Directed and written by Stephen Poliakoff; director of photography, Witold Stok; edited by Michael Parkinson; music by Michael Gibbs; production designer, Luciana Arrighi; produced by Therese Pickard; released by Castle Hill Productions. At the Quad Cinema, 13th Street, west of Fifth Avenue, in Manhattan. Running time: 109 minutes. This film is rated R. Sinclair . . . Alan Rickman Richard . . . Clive Owen Natalie . . . Saskia Reeves Colin . . . Karl Johnson Jessica . . . Lesley Sharp Paula . . . Kate Gartside Philippa . . . Karen Knight

The Austin Chronicle

Close My Eyes
Directed By: Stephen Poliakoff
Starring: Clive Owen, Saskia Reeves, Alan Rickman
(0 min.)

Hmmmm. It's just the teensiest bit difficult to view incest sympathetically, yet that's what British playwright/director Poliakoff asks us to do. Reeves and Owen play a brother and sister who were separated when their parents divorced and so spend their teenage years apart. When they come together again their meetings are increasingly sexually charged until the unthinkable happens. Before this momentous event, Owen was a feckless young architect on the make in every way -- big building projects and young women occupying his time. But something, we don't know what, makes him change and he takes a job at an environmental watchdog agency and sleeps with his sister. For her part, Reeves goes from deep despair when one lover leaves to idyllic discontent when she marries an investment advisor played with typical savoir faire by Rickman (Die Hard, Robin Hood). In the course of their affair, Owen becomes obsessive while Reeves is manipulative then sensible -- after all, she's the one with a reasonably good marriage to a very rich man. It's the seduction scene that's most painful to watch as Reeves toys with Owen, then says “Stop me.” The whole mess teeters briefly on the edge of sanity when Owen discovers his co-worker is ill with AIDS and, at the same time, a distraught Rickman confides in Owen his fears about his wife's infidelity. Just for a moment it seems that a point about the responsibilties of love, sex and friendship, is about to be made, but as Owen careens off into self-pity and obsession, something darker happens. AIDS as the result of unprotected sex is not exactly equated with incest, but it comes dangerously close. It's not malice on Poliakoff's part; it's lack of control. And it is a lack of control that characterizes this movie. The characters spend so much of their screen time in guilty self-castigation, that it's not a pleasant experience for us. If anyone could save it, it is the riveting Rickman, but his bravest efforts come too late. “Stop me” Reeves says. We would if we could.
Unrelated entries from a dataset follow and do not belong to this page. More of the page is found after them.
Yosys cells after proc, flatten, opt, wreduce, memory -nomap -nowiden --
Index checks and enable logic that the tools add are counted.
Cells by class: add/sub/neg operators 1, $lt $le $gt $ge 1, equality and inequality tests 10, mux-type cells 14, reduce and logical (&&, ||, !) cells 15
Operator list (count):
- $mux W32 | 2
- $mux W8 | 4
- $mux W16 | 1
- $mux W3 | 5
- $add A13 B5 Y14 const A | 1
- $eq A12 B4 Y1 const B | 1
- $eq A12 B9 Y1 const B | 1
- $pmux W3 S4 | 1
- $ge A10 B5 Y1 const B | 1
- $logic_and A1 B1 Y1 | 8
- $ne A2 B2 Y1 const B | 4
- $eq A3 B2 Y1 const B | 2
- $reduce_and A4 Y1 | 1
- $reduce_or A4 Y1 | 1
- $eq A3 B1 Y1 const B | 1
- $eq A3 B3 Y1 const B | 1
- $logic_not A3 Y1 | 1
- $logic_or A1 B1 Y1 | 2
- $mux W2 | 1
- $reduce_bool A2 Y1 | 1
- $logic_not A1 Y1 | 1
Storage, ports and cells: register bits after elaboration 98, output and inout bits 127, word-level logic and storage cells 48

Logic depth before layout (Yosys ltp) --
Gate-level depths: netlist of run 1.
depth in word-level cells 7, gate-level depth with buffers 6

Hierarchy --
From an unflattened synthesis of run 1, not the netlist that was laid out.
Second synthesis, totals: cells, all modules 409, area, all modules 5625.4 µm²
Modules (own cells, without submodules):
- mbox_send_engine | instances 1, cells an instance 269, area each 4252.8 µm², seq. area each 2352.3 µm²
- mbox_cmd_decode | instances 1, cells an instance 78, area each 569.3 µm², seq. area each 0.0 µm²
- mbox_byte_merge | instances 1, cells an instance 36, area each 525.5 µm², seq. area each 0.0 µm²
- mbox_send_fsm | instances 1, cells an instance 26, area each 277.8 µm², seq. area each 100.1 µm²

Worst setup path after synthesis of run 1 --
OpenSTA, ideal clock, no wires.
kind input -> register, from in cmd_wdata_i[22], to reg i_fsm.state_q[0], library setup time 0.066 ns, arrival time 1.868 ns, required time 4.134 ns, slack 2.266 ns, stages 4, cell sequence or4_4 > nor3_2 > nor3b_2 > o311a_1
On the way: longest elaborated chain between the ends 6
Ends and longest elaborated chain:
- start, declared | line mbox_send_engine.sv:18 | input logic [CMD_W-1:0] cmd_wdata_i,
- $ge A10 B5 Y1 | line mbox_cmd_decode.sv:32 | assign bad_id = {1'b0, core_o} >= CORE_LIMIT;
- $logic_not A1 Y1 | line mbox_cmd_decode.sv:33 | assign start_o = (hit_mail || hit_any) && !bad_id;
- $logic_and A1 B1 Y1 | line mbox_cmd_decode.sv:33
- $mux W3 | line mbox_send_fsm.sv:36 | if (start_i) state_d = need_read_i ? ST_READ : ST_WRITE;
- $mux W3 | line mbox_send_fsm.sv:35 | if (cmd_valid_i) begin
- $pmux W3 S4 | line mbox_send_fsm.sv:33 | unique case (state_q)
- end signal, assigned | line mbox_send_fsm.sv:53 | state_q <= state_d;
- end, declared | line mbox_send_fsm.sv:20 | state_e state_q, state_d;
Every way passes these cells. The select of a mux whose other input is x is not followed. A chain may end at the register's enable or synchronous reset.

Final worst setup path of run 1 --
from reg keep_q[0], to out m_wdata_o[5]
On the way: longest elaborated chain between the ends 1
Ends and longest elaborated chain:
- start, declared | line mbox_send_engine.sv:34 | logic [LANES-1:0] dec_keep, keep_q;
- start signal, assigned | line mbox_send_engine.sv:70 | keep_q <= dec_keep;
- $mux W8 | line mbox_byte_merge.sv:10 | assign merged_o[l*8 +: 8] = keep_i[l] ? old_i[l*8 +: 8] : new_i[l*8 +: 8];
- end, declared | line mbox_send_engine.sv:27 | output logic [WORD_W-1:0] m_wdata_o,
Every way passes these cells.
===== config.mk =====
export PLATFORM = sky130hd
export DESIGN_NAME = scan_instr_decode
export DESIGN_NICKNAME = d
export VERILOG_FILES = /design/src/rtl/sid_pkg.sv /design/src/rtl/sid_instr_latch.sv /design/src/rtl/sid_bypass.sv /design/src/rtl/sid_ident.sv /design/src/rtl/scan_instr_decode.sv
export SDC_FILE = /design/constraint.sdc
export NUM_CORES = 1
export LEC_CHECK = 0
export BUFFER_PORTS_ARGS = -buffer_cell sky130_fd_sc_hd__buf_2
export CORE_ASPECT_RATIO = 2
export CORE_MARGIN = 3
export CORE_UTILIZATION = 50
export CTS_CLUSTER_DIAMETER = 30
export DETAILED_ROUTE_END_ITERATION = 8
export PLACE_DENSITY = 0.78
export SYNTH_ARGS = -nofsm -noshare
export SYNTH_HDL_FRONTEND = slang
export SYNTH_SLANG_ARGS = --single-unit

===== constraint.sdc =====
create_clock -name tck -period 7.25 [get_ports tck]
set_input_delay 0.3625 -clock tck [delete_from_list [all_inputs] [get_ports tck]]
set_output_delay 0.3625 -clock tck [all_outputs]
set_load 0.01 [all_outputs]

===== src/rtl/sid_pkg.sv =====
package sid_pkg;
  localparam int OP_W = 4;
  localparam int ID_W = 32;

  localparam logic [OP_W-1:0] OP_EXTEST   = 4'h0;
  localparam logic [OP_W-1:0] OP_SAMPLE   = 4'h1;
  localparam logic [OP_W-1:0] OP_IDCODE   = 4'h2;
  localparam logic [OP_W-1:0] OP_USERCODE = 4'h3;
  localparam logic [OP_W-1:0] OP_INTEST   = 4'h4;
  localparam logic [OP_W-1:0] OP_RUNBIST  = 4'h5;
  localparam logic [OP_W-1:0] OP_CLAMP    = 4'h6;
  localparam logic [OP_W-1:0] OP_HIGHZ    = 4'h7;
  localparam logic [OP_W-1:0] OP_BYPASS   = 4'hF;

  typedef enum logic [1:0] {PATH_BYP = 2'd0, PATH_ID = 2'd1, PATH_BSR = 2'd2} path_e;

  typedef struct packed {
    path_e path;
    logic  id_user;
    logic  pin_bsr;
    logic  pin_hiz;
    logic  core_hold;
    logic  in_bsr;
    logic  bist_en;
  } ctl_t;

  // Per-instruction control word; unassigned codes fall back to bypass.
  function automatic ctl_t decode_op(logic [OP_W-1:0] op, logic runbist_float);
    ctl_t c;
    c = '{path: PATH_BYP, id_user: 1'b0, pin_bsr: 1'b0, pin_hiz: 1'b0,
          core_hold: 1'b0, in_bsr: 1'b0, bist_en: 1'b0};
    case (op)
      OP_EXTEST:   begin c.path = PATH_BSR; c.pin_bsr = 1'b1; c.core_hold = 1'b1; end
      OP_SAMPLE:   c.path = PATH_BSR;
      OP_IDCODE:   c.path = PATH_ID;
      OP_USERCODE: begin c.path = PATH_ID; c.id_user = 1'b1; end
      OP_INTEST:   begin c.path = PATH_BSR; c.pin_bsr = 1'b1; c.in_bsr = 1'b1; end
      OP_RUNBIST:  begin
        c.path    = PATH_BSR;
        c.bist_en = 1'b1;
        c.pin_hiz = runbist_float;
        c.pin_bsr = ~runbist_float;
      end
      OP_CLAMP:    begin c.pin_bsr = 1'b1; c.core_hold = 1'b1; end
      OP_HIGHZ:    begin c.pin_hiz = 1'b1; c.core_hold = 1'b1; end
      default:     ;
    endcase
    return c;
  endfunction

  // Fixed identity word: version | part | manufacturer | marker bit.
  function automatic logic [ID_W-1:0] make_id(logic [3:0] ver, logic [15:0] part,
                                              logic [10:0] mfr);
    return {ver, part, mfr, 1'b1};
  endfunction
endpackage
## config.mk

```make
export PLATFORM = sky130hd
export DESIGN_NAME = srst_gate_ctl
export DESIGN_NICKNAME = d
export VERILOG_FILES = /design/src/rtl/srst_gate_ctl.sv
export SDC_FILE = /design/constraint.sdc
export NUM_CORES = 1
export LEC_CHECK = 0
export BUFFER_PORTS_ARGS = -buffer_cell sky130_fd_sc_hd__buf_2
export CORE_MARGIN = 4
export CORE_UTILIZATION = 30
export DETAILED_ROUTE_END_ITERATION = 10
export PLACE_DENSITY = 0.54
export SLEW_MARGIN = 25
export SYNTH_ARGS = -nofsm -noshare
export SYNTH_HDL_FRONTEND = slang
export SYNTH_SLANG_ARGS = --single-unit
```

## constraint.sdc

```tcl
create_clock -name clk -period 1.9 [get_ports clk]
set_clock_uncertainty 0.1 [all_clocks]
set_input_delay 0.095 -clock clk [delete_from_list [all_inputs] [get_ports clk]]
set_output_delay 0.095 -clock clk [all_outputs]
set_load 0.05 [all_outputs]
```
===== src/rtl/dbpwm_pkg.sv =====
package dbpwm_pkg;

    localparam int CNT_W = 8;
    localparam int SEL_W = 2;
    localparam int DT_W  = (1 << SEL_W);
    localparam int N_PH  = 2;

    typedef enum logic {
        RUN_FREE = 1'b0,
        RUN_PPG  = 1'b1
    } run_mode_e;

    typedef struct packed {
        logic tc;
        logic pwm_hi;
    } cnt_stat_t;

    typedef struct packed {
        logic running;
        logic start_now;
    } ctl_stat_t;

    function automatic logic [DT_W-1:0] dead_len(input logic [SEL_W-1:0] sel);
        return DT_W'(1) << sel;
    endfunction

endpackage


===== src/rtl/dbpwm_counter.sv =====
module dbpwm_counter
    import dbpwm_pkg::*;
#(
    parameter int W = CNT_W
) (
    input  logic         clk,
    input  logic         rst,
    input  logic         load,
    input  logic         run,
    input  logic [W-1:0] period,
    input  logic [W-1:0] compare,
    output cnt_stat_t    st
);

    logic [W-1:0] cnt;
    logic         at_zero;

    assign at_zero = (cnt == '0);

    always_ff @(posedge clk) begin
        if (rst) begin
            cnt <= '0;
        end else if (load) begin
            cnt <= period;
        end else if (run) begin
            cnt <= at_zero ? period : cnt - W'(1);
        end
    end

    always_comb begin
        st.tc     = run && at_zero;
        st.pwm_hi = run && (cnt > compare);
    end

endmodule


===== src/rtl/dbpwm_shotctl.sv =====
module dbpwm_shotctl
    import dbpwm_pkg::*;
#(
    parameter int W = CNT_W
) (
    input  logic         clk,
    input  logic         rst,
    input  logic         en,
    input  logic         sw_start,
    input  logic         hw_start,
    input  run_mode_e    mode,
    input  logic [W-1:0] shot_count,
    input  logic         tc,
    output ctl_stat_t    st
);

    logic         en_q;
    logic         running;
    logic [W-1:0] shots_left;
    logic         en_rise;
    logic         restart;
    logic         counted;
    logic         final_shot;

    assign en_rise    = en && !en_q;
    assign restart    = en && en_q && !running && (sw_start || hw_start);
    assign counted    = (mode == RUN_PPG) && (shot_count != '0);
    assign final_shot = tc && counted && (shots_left <= W'(1));

    always_ff @(posedge clk) begin
        if (rst) begin
            en_q       <= 1'b0;
            running    <= 1'b0;
            shots_left <= '0;
        end else begin
            en_q <= en;
            if (!en) begin
                running <= 1'b0;
            end else if (en_rise || restart) begin
                running    <= 1'b1;
                shots_left <= shot_count;
            end else if (final_shot) begin
                if (hw_start) begin
                    shots_left <= shot_count;
                end else begin
                    running <= 1'b0;
                end
            end else if (tc && counted) begin
                shots_left <= shots_left - W'(1);
            end
        end
    end

    always_comb begin
        st.running   = running;
        st.start_now = en_rise || restart;
    end

endmodule


===== src/rtl/dbpwm_phase.sv =====
module dbpwm_phase
    import dbpwm_pkg::*;
#(
    parameter int DW = DT_W
) (
    input  logic          clk,
    input  logic          rst,
    input  logic          clr,
    input  logic          want,
    input  logic [DW-1:0] len,
    output logic          out
);

    logic          lvl_q;
    logic [DW-1:0] held;

    always_ff @(posedge clk) begin
        if (rst || clr || !want) begin
            lvl_q <= 1'b0;
            held  <= '0;
        end else if (!lvl_q) begin
            lvl_q <= 1'b1;
            held  <= '0;
        end else if (held < len) begin
            held <= held + DW'(1);
        end
    end

    assign out = lvl_q && (held >= len);

endmodule


===== src/rtl/dbpwm_top.sv =====
module dbpwm_top
    import dbpwm_pkg::*;
#(
    parameter int W  = CNT_W,
    parameter int SW = SEL_W
) (
    input  logic          clk,
    input  logic          rst,
    input  logic          en,
    input  logic          sw_start,
    input  logic          hw_start,
    input  logic          mode,
    input  logic [W-1:0]  period,
    input  logic [W-1:0]  compare,
    input  logic [SW-1:0] db_sel,
    input  logic [W-1:0]  shot_count,
    output logic          out_pri,
    output logic          out_aux,
    output logic          tc,
    output logic          busy
);

    localparam int DW = (1 << SW);

    cnt_stat_t       cst;
    ctl_stat_t       kst;
    logic            armed;
    logic [N_PH-1:0] want;
    logic [N_PH-1:0] ph_out;
    logic [DW-1:0]   len;

    assign len = DW'(1) << db_sel;

    dbpwm_shotctl #(.W(W)) u_ctl (
        .clk        (clk),
        .rst        (rst),
        .en         (en),
        .sw_start   (sw_start),
        .hw_start   (hw_start),
        .mode       (run_mode_e'(mode)),
        .shot_count (shot_count),
        .tc         (cst.tc),
        .st         (kst)
    );

    dbpwm_counter #(.W(W)) u_cnt (
        .clk     (clk),
        .rst     (rst),
        .load    (!en || kst.start_now),
        .run     (kst.running),
        .period  (period),
        .compare (compare),
        .st      (cst)
    );

    always_ff @(posedge clk) begin
        if (rst || !en || !kst.running) begin
            armed <= 1'b0;
        end else if (cst.pwm_hi) begin
            armed <= 1'b1;
        end
    end

    assign want[0] = cst.pwm_hi;
    assign want[1] = kst.running && armed && !cst.pwm_hi;

    for (genvar g = 0; g < N_PH; g++) begin : g_phase
        dbpwm_phase #(.DW(DW)) u_ph (
            .clk  (clk),
            .rst  (rst),
            .clr  (!en),
            .want (want[g]),
            .len  (len),
            .out  (ph_out[g])
        );
    end

    assign out_pri = ph_out[0];
    assign out_aux = ph_out[1];
    assign tc      = cst.tc;
    assign busy    = kst.running;

endmodule


===== config.mk =====
export PLATFORM = sky130hd
export DESIGN_NAME = dbpwm_top
export DESIGN_NICKNAME = d
export VERILOG_FILES = /design/src/rtl/dbpwm_pkg.sv /design/src/rtl/dbpwm_counter.sv /design/src/rtl/dbpwm_shotctl.sv /design/src/rtl/dbpwm_phase.sv /design/src/rtl/dbpwm_top.sv
export SDC_FILE = /design/constraint.sdc
export NUM_CORES = 1
export LEC_CHECK = 0
export BUFFER_PORTS_ARGS = -buffer_cell sky130_fd_sc_hd__buf_2
export CORE_UTILIZATION = 61
export DETAILED_ROUTE_END_ITERATION = 10
export GPL_ROUTABILITY_DRIVEN = 0
export HOLD_SLACK_MARGIN = 0.08
export PLACE_DENSITY = 0.85
export SETUP_SLACK_MARGIN = 0.02
export SYNTH_ARGS = -nofsm -noshare
export SYNTH_HDL_FRONTEND = slang
export SYNTH_SLANG_ARGS = --single-unit

===== constraint.sdc =====
create_clock -name clk -period 4.09 [get_ports clk]
set_input_delay 0.2045 -clock clk [delete_from_list [all_inputs] [get_ports clk]]
set_output_delay 0.2045 -clock clk [all_outputs]
set_load 0.02 [all_outputs]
Kathleen Maher [1991-12-27]


From the Chicago Reader

Capsule by Jonathan Rosenbaum

A remarkably accomplished and beautiful second feature by English playwright Stephen Poliakoff (Hidden City), this lyrical drama might be described as a period film about the present. The plot concerns an incestuous affair that suddenly develops between a grown brother (Clive Owen) and sister (Saskia Reeves) who grew up with separate parents; the sister, now married to a wealthy entrepreneur (Alan Rickman), insists on ending the affair after the brother becomes hopelessly smitten with her. There's nothing prurient about Poliakoff's handling of this subject, though the movie certainly has its erotic moments. The focus is rather on how we live our lives--including the complications of sex and the chaos of real estate development, in which the brother is professionally involved: Poliakoff uses the incest theme as a pivot for an elegiac, quasi-apocalyptic, and ineffably sad reflection on life in the early 90s. (Though settings and tone are different, this film may remind one in spots of Richard Lester's underrated Petulia.) Most of the story takes place during an unusually hot English summer, and the settings are almost surreally radiant; the acting of the three leads is edgy, powerful, and wholly convincing, with Rickman a particular standout. The haunting music is by Michael Gibbs (1991).